One of his designs, featuring a Samoa flying fox, a species of fruit bat, representing the National Park of American Samoa, was central to conspiracy theories that the United States government was involved in the dissemination of the SARS-CoV-2 virus that caused the COVID-19 pandemic.

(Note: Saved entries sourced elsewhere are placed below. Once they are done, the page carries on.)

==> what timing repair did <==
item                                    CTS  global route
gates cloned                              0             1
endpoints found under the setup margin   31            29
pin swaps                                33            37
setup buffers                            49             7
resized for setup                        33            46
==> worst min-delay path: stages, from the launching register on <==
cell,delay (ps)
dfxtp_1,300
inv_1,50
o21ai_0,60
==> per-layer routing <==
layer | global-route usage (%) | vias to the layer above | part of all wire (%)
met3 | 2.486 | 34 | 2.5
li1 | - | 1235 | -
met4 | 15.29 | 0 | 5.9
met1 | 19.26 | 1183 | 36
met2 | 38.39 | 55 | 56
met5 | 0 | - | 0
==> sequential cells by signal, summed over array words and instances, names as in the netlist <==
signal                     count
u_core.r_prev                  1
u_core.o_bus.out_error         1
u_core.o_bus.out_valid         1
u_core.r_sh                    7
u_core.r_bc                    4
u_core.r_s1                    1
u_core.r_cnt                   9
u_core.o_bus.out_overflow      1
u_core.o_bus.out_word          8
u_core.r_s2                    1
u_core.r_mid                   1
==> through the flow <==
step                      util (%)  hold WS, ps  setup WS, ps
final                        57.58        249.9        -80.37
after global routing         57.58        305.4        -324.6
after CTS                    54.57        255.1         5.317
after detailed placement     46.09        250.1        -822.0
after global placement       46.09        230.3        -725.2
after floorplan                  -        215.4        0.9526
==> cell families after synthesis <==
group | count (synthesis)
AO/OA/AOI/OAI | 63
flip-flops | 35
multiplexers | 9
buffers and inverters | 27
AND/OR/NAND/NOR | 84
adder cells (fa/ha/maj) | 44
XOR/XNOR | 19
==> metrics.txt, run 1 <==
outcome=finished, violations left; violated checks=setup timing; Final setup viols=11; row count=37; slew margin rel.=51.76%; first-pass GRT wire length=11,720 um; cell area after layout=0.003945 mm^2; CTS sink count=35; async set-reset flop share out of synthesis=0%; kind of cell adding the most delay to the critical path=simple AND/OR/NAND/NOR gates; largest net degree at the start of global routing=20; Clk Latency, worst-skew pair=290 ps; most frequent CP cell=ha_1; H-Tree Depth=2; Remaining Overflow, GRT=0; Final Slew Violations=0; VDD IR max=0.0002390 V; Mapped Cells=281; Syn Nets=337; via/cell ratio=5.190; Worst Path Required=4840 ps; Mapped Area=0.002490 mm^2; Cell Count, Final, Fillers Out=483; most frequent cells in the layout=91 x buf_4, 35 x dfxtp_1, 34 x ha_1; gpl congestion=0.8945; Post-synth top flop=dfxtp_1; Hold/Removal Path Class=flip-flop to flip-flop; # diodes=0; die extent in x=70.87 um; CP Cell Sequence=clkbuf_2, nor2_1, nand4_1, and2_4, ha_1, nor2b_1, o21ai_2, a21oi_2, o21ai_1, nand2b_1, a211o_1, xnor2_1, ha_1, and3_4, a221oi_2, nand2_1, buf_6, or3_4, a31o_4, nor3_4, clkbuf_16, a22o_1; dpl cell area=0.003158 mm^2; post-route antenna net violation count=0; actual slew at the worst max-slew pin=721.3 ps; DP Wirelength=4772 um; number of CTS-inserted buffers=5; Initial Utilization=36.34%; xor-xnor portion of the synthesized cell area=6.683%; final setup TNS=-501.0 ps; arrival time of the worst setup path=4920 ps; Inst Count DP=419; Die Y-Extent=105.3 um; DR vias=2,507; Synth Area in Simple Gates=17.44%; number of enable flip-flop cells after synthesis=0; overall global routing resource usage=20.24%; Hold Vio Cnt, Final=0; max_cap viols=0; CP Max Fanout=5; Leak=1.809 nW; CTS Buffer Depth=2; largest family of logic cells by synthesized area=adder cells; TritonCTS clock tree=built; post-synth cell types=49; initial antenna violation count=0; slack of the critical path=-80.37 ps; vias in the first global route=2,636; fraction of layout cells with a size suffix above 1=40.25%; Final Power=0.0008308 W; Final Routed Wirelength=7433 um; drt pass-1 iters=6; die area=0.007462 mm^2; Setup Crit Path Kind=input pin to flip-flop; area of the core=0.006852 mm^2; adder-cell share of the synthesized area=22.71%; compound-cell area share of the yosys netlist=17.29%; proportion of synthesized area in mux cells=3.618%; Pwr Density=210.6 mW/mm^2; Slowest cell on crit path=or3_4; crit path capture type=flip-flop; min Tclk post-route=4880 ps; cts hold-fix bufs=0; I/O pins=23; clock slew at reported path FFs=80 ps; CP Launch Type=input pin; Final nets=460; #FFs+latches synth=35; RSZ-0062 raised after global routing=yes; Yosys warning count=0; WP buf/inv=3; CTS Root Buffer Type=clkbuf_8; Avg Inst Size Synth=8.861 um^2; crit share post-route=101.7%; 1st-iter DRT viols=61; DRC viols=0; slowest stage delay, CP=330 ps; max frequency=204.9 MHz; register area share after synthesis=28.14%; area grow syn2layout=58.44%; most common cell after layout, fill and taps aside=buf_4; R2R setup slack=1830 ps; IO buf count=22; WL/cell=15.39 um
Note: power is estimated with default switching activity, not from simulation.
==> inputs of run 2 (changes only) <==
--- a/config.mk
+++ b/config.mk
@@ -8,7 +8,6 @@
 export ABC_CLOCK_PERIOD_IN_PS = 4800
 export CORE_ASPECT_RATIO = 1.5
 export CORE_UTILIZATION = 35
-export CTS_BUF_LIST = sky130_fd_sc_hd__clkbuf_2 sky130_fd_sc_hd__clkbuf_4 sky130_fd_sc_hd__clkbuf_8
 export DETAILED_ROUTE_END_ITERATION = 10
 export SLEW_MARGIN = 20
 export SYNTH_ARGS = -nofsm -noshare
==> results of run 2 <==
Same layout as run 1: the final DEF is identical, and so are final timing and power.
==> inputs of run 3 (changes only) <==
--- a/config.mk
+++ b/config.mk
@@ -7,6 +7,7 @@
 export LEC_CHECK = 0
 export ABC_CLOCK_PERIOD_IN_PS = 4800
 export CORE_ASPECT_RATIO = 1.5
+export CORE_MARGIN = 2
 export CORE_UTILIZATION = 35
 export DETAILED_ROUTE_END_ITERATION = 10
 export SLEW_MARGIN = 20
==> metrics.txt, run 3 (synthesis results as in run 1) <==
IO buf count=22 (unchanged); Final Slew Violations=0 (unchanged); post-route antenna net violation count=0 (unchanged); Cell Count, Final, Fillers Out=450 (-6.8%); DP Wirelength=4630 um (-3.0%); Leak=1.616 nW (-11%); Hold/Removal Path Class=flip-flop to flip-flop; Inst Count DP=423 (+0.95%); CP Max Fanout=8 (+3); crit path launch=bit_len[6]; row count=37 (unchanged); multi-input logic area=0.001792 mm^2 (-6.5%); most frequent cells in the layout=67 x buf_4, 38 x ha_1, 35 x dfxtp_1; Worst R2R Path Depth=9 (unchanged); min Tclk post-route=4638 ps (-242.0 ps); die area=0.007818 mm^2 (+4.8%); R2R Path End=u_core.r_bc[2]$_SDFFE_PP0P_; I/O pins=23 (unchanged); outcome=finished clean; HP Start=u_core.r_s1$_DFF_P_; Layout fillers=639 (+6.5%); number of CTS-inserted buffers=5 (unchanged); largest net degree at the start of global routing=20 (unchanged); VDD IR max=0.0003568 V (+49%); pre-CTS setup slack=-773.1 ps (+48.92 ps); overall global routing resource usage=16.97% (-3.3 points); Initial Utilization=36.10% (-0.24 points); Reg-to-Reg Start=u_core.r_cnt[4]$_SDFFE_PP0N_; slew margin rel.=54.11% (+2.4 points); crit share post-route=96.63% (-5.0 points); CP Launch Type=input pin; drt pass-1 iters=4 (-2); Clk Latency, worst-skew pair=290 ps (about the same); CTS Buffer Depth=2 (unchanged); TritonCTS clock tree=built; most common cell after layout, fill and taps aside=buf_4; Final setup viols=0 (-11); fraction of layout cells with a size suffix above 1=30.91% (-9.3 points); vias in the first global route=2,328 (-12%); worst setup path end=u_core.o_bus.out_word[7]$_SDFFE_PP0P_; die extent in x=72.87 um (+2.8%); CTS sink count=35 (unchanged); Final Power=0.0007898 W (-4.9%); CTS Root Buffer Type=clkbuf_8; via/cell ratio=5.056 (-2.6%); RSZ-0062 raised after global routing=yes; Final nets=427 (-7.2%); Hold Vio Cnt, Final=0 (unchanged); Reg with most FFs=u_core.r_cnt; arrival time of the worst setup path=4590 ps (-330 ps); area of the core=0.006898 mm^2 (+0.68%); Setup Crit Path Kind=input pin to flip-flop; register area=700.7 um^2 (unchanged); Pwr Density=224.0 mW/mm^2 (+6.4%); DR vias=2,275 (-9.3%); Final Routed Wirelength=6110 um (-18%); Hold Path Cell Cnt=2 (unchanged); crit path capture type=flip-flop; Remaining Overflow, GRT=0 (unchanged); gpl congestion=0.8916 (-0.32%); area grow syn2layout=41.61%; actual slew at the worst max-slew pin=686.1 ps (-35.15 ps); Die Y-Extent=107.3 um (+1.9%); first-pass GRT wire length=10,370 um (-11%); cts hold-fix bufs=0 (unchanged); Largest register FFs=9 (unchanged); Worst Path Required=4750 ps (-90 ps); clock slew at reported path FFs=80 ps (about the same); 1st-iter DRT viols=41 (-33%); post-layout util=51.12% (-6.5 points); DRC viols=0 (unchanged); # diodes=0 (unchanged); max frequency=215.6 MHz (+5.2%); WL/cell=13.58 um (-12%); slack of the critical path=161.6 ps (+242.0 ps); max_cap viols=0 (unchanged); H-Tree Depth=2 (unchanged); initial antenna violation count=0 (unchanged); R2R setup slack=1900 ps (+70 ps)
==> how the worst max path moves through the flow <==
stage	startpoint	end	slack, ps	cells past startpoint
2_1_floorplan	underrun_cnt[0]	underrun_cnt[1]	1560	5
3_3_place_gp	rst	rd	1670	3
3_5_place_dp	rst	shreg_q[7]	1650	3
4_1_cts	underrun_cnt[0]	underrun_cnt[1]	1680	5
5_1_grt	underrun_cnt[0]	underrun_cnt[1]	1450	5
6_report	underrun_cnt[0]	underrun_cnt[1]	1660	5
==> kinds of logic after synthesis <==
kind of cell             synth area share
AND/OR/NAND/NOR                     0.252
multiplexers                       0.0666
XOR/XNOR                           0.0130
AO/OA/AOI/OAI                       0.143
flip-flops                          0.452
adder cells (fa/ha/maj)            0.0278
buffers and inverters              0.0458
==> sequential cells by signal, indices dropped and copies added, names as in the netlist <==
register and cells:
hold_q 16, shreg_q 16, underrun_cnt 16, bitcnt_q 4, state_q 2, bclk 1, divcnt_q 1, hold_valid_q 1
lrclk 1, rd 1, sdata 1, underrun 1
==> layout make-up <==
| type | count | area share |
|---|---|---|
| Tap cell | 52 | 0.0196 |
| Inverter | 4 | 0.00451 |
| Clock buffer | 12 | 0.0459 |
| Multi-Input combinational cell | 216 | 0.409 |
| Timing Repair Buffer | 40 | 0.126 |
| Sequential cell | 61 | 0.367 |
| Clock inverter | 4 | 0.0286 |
$ cat config.mk
export PLATFORM = sky130hd
export DESIGN_NAME = psum_ofifo
export DESIGN_NICKNAME = d
export VERILOG_FILES = /design/src/rtl/psum_ofifo.sv
export SDC_FILE = /design/constraint.sdc
export NUM_CORES = 2
export LEC_CHECK = 0
export BUFFER_PORTS_ARGS = -buffer_cell sky130_fd_sc_hd__buf_2
export CORE_ASPECT_RATIO = 0.75
export CORE_MARGIN = 2
export CORE_UTILIZATION = 45
export DETAILED_ROUTE_END_ITERATION = 12
export GPL_TIMING_DRIVEN = 0
export MAX_ROUTING_LAYER = met4
export PLACE_DENSITY = 0.59
export SYNTH_ARGS = -nofsm -noshare
export SYNTH_HDL_FRONTEND = slang
export SYNTH_SLANG_ARGS = --single-unit
$ cat constraint.sdc
create_clock -name clk -period 3 [get_ports clk]
set_input_delay 0.15 -clock clk [delete_from_list [all_inputs] [get_ports clk]]
set_output_delay 0.15 -clock clk [all_outputs]
set_load 0.02 [all_outputs]
===== src/rtl/usr_rx_pkg.sv =====
// rtl/usr_rx_pkg.sv - shared state encoding for the serial receiver
package usr_rx_pkg;

  // Receiver FSM states; 2'd3 is unreachable and decodes back to S_IDLE
  typedef enum logic [1:0] {
    S_IDLE  = 2'd0,
    S_SHIFT = 2'd1,
    S_STOP  = 2'd2
  } state_e;

endpackage


===== src/rtl/usr_rx_shift.sv =====
// rtl/usr_rx_shift.sv - W-bit bidirectional shift register for the receiver
module usr_rx_shift #(
  parameter int W = 4
) (
  input  logic         clk_i,
  input  logic         clear_ni,
  input  logic         en_i,
  input  logic         dir_i,
  input  logic         sin_i,
  output logic [W-1:0] q_o
);

  logic [W-1:0] sr_q, sr_d;

  // dir=1 enters at bit 0 so the first bit ends up in the MSB; dir=0 enters at the MSB
  always_comb begin
    sr_d = sr_q;
    if (en_i) begin
      if (dir_i) sr_d = {sr_q[W-2:0], sin_i};
      else       sr_d = {sin_i, sr_q[W-1:1]};
    end
  end

  // Shift register storage, cleared asynchronously with the rest of the receiver
  always_ff @(posedge clk_i or negedge clear_ni) begin
    if (!clear_ni) sr_q <= '0;
    else           sr_q <= sr_d;
  end

  assign q_o = sr_q;

endmodule
<file path="src/rtl/ad5791_cfg_sequencer.sv">
// Configuration sequencer for up to four AD5791 DACs: drives per-channel config words and
// the serializer handshake (config mode / send pulse) for a 4-step init or a single user write.
module ad5791_cfg_sequencer #(
   parameter int NUM_DAC           = 4,
   parameter int SAXIS_TDATA_WIDTH = 32,
   parameter int HOLD_CYCLES       = 8,
   parameter int SEND_CYCLES       = 8,
   parameter int FRAME_WAIT_CYCLES = 160
) (
   input  logic                         a_clk,
   input  logic                         a_rst,
   input  logic                         start,
   input  logic [19:0]                  cfg_ctrl,
   input  logic [19:0]                  cfg_clearcode,
   input  logic [19:0]                  cfg_dac_init,
   input  logic                         user_wr,
   input  logic [23:0]                  user_word,
   input  logic [NUM_DAC-1:0]           user_mask,
   output logic [SAXIS_TDATA_WIDTH-1:0] M_AXIS1CFG_tdata,
   output logic [SAXIS_TDATA_WIDTH-1:0] M_AXIS2CFG_tdata,
   output logic [SAXIS_TDATA_WIDTH-1:0] M_AXIS3CFG_tdata,
   output logic [SAXIS_TDATA_WIDTH-1:0] M_AXIS4CFG_tdata,
   output logic                         M_AXIS1CFG_tvalid,
   output logic                         M_AXIS2CFG_tvalid,
   output logic                         M_AXIS3CFG_tvalid,
   output logic                         M_AXIS4CFG_tvalid,
   output logic                         configuration_mode,
   output logic                         configuration_send,
   output logic                         busy,
   output logic                         done,
   output logic [2:0]                   step
);

   localparam int CNT_MAX = (HOLD_CYCLES > SEND_CYCLES) ?
                            ((HOLD_CYCLES > FRAME_WAIT_CYCLES) ? HOLD_CYCLES : FRAME_WAIT_CYCLES) :
                            ((SEND_CYCLES > FRAME_WAIT_CYCLES) ? SEND_CYCLES : FRAME_WAIT_CYCLES);
   localparam int CNT_W   = $clog2(CNT_MAX + 1);

   typedef enum logic [1:0] {IDLE, LOAD, SEND, WAIT} state_t;

   state_t           state_reg, state_next;
   logic [CNT_W-1:0] cnt_reg, cnt_next;
   logic [2:0]       step_reg, step_next;
   logic             user_reg, user_next;
   logic             done_reg, done_next;
   logic             load_entry;
   logic [23:0]      load_word;

   logic [SAXIS_TDATA_WIDTH-1:0] tdata_all [4];
   logic [3:0]                   tvalid_all;

   always_ff @(posedge a_clk or posedge a_rst) begin
      if (a_rst) begin
         state_reg <= IDLE;
         cnt_reg   <= '0;
         step_reg  <= 3'd0;
         user_reg  <= 1'b0;
         done_reg  <= 1'b0;
      end else begin
         state_reg <= state_next;
         cnt_reg   <= cnt_next;
         step_reg  <= step_next;
         user_reg  <= user_next;
         done_reg  <= done_next;
      end
   end

   // load_entry marks every transition into LOAD; channel words are captured only then.
   always_comb begin
      state_next = state_reg;
      cnt_next   = cnt_reg + CNT_W'(1);
      step_next  = step_reg;
      user_next  = user_reg;
      done_next  = done_reg;
      load_entry = 1'b0;
      case (state_reg)
         IDLE: begin
            cnt_next = '0;
            if (start) begin
               state_next = LOAD;
               step_next  = 3'd0;
               user_next  = 1'b0;
               done_next  = 1'b0;
               load_entry = 1'b1;
            end else if (user_wr) begin
               state_next = LOAD;
               step_next  = 3'd0;
               user_next  = 1'b1;
               load_entry = 1'b1;
            end
         end
         LOAD: begin
            if (cnt_reg == CNT_W'(HOLD_CYCLES - 1)) begin
               state_next = SEND;
               cnt_next   = '0;
            end
         end
         SEND: begin
            if (cnt_reg == CNT_W'(SEND_CYCLES - 1)) begin
               state_next = WAIT;
               cnt_next   = '0;
            end
         end
         WAIT: begin
            if (cnt_reg == CNT_W'(FRAME_WAIT_CYCLES - 1)) begin
               cnt_next = '0;
               if (!user_reg && step_reg != 3'd3) begin
                  state_next = LOAD;
                  step_next  = step_reg + 3'd1;
                  load_entry = 1'b1;
               end else begin
                  state_next = IDLE;
                  if (!user_reg)
                     done_next = 1'b1;
               end
            end
         end
         default: begin
            state_next = IDLE;
            cnt_next   = '0;
         end
      endcase
   end

   always_comb begin
      load_word = user_word;
      if (!user_next) begin
         case (step_next)
            3'd0:    load_word = 24'h400004;
            3'd1:    load_word = {4'h2, cfg_ctrl};
            3'd2:    load_word = {4'h3, cfg_clearcode};
            default: load_word = {4'h1, cfg_dac_init};
         endcase
      end
   end

   genvar gi;
   generate
      for (gi = 0; gi < 4; gi++) begin : g_ch
         if (gi < NUM_DAC) begin : g_on
            logic [23:0] word_reg;
            logic [23:0] last_reg;
            logic        last_vld_reg;
            logic        en_reg;
            logic        chan_sel;
            logic        fresh;

            assign chan_sel = user_next ? user_mask[gi] : 1'b1;
            // A word identical to the last one delivered on this channel is withheld.
            assign fresh    = !last_vld_reg || (last_reg != load_word);

            always_ff @(posedge a_clk or posedge a_rst) begin
               if (a_rst) begin
                  word_reg     <= 24'h0;
                  last_reg     <= 24'h0;
                  last_vld_reg <= 1'b0;
                  en_reg       <= 1'b0;
               end else if (load_entry) begin
                  if (chan_sel) begin
                     word_reg     <= load_word;
                     en_reg       <= fresh;
                     last_reg     <= load_word;
                     last_vld_reg <= 1'b1;
                  end else begin
                     word_reg <= 24'h0;
                     en_reg   <= 1'b0;
                  end
               end
            end

            assign tdata_all[gi]  = SAXIS_TDATA_WIDTH'(word_reg);
            assign tvalid_all[gi] = en_reg && (state_reg == LOAD);
         end else begin : g_off
            assign tdata_all[gi]  = '0;
            assign tvalid_all[gi] = 1'b0;
         end
      end
   endgenerate

   assign M_AXIS1CFG_tdata   = tdata_all[0];
   assign M_AXIS2CFG_tdata   = tdata_all[1];
   assign M_AXIS3CFG_tdata   = tdata_all[2];
   assign M_AXIS4CFG_tdata   = tdata_all[3];
   assign M_AXIS1CFG_tvalid  = tvalid_all[0];
   assign M_AXIS2CFG_tvalid  = tvalid_all[1];
   assign M_AXIS3CFG_tvalid  = tvalid_all[2];
   assign M_AXIS4CFG_tvalid  = tvalid_all[3];

   assign busy               = (state_reg != IDLE);
   assign configuration_mode = (state_reg != IDLE);
   assign configuration_send = (state_reg == SEND);
   assign done               = done_reg;
   assign step               = step_reg;

endmodule

</file>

This theory was thoroughly debunked, but gave the coin design some short-lived infamy.

Minted designs
| Year | Design | Category | Notes |
|---|---|---|---|
| 2006 | State Quarters Program - Nebraska reverse | coin |  |
| 2007 | Little Rock Central High School Desegregation silver dollar - obverse | coin | Winner of Coin of the Year Award |
| 2009 | Lincoln Bicentennial One Cent Coin Program (Birth and Early Childhood in Kentucky) - reverse | coin |  |
| 2009 | District of Columbia and U.S. Territories Quarters Program - Northern Mariana Islands reverse | coin |  |
| 2011 | Native American $1 Coin Program - reverse | coin |  |
| 2011 | First Spouse Gold Coin and Medal Program - Julia Grant reverse | coin and medal |  |
| 2011 | United States Army Commemorative Coin Program – Silver obverse | coin |  |
| 2011 | Medal of Honor Commemorative Coin Program – Silver reverse | coin |  |
| 2012 | Star-Spangled Banner Commemorative Coin Program – Gold revers | coin |  |
| 2013 | 5-Star Generals Commemorative Coin Program – Silver obverse | coin |  |
| 2013 | First Spouse Gold Coin and Medal Program – Helen Taft reverse | coin and medal |  |
| 2008 | Code Talkers Recognition Congressional Medals Program – Comanche Nation obverse | medal |  |
| 2010 | Professor Muhammad Yunus Congressional Gold Medal – reverse | medal |  |
| 2014 | First Spouse Gold Coin and Medal Program – Lou Hoover reverse | coin and medal |  |
| 2015 | U.S. Marshals Service 225th Anniversary Commemorative Coin Program – Silver obverse | coin |  |
| 2015 | First Spouse Gold Coin and Medal Program – Mamie Eisenhower obverse | coin and medal |  |
| 2015 | First Special Service Force Congressional Gold Medal | medal |  |
| 2016 | Presidential $1 Coins – Ronald Reagan obverse | coin |  |
| 2016 | First Spouse Gold Coin and Medal Program – Patricia Ryan “Pat” Nixon obverse and reverse | coin and medal |  |
| 2017 | America the Beautiful Quarters Program – Effigy Mounds National Monument reverse | coin |  |
| 2018 | America the Beautiful Quarters Program – Apostle Islands National Lakeshore reverse | coin |  |
| 2019 | American Innovation $1 Coin Program – Pennsylvania reverse | coin |  |
| 2019 | American Legion Commemorative Coin Program – Clad obverse and reverse | coin |  |
| 2019 | American Liberty High Relief Gold Coin and Silver Medal – obverse | coin and medal |  |
|  | American Veterans Silver Medal – reverse | medal |  |
| 2020 | America the Beautiful Quarters Program – National Park of American Samoa reverse | coin |  |
| 2020 | America the Beautiful Quarters Program – Salt River Bay National Historical Park and Ecological Preserve reverse | coin |  |
| 2020 | American Innovation $1 Coin Program – Connecticut reverse | coin |  |
| 2021 | American Liberty High Relief Gold Coin and Silver Medal – reverse | coin and medal | Winner of Coin of the Year Award |
| 2021 | U.S. Armed Forces Silver Medals Program – Coast Guard obverse | medal |  |
| 2019 | Katherine Johnson Hidden Figures Bronze Medal - reverse | medal |  |
| 2019 | Dorothy Vaughan Hidden Figures Bronze Medal - reverse | medal |  |
| 2020 | Merrill’s Marauders Congressional Gold Medal – reverse | medal |  |
|  | Presidential Medal Program – George W. Bush (Term 2) reverse | medal |  |
|  | Presidential Medal Program – Barack Obama (Term 1) obverse | medal |  |

==Personal life==
Masters retired from teaching in 2015, and now lives in New York City with his wife, MeeWha Alana Lee. He continues to pursue studio art and exhibits his work broadly, garnering many honors for his works.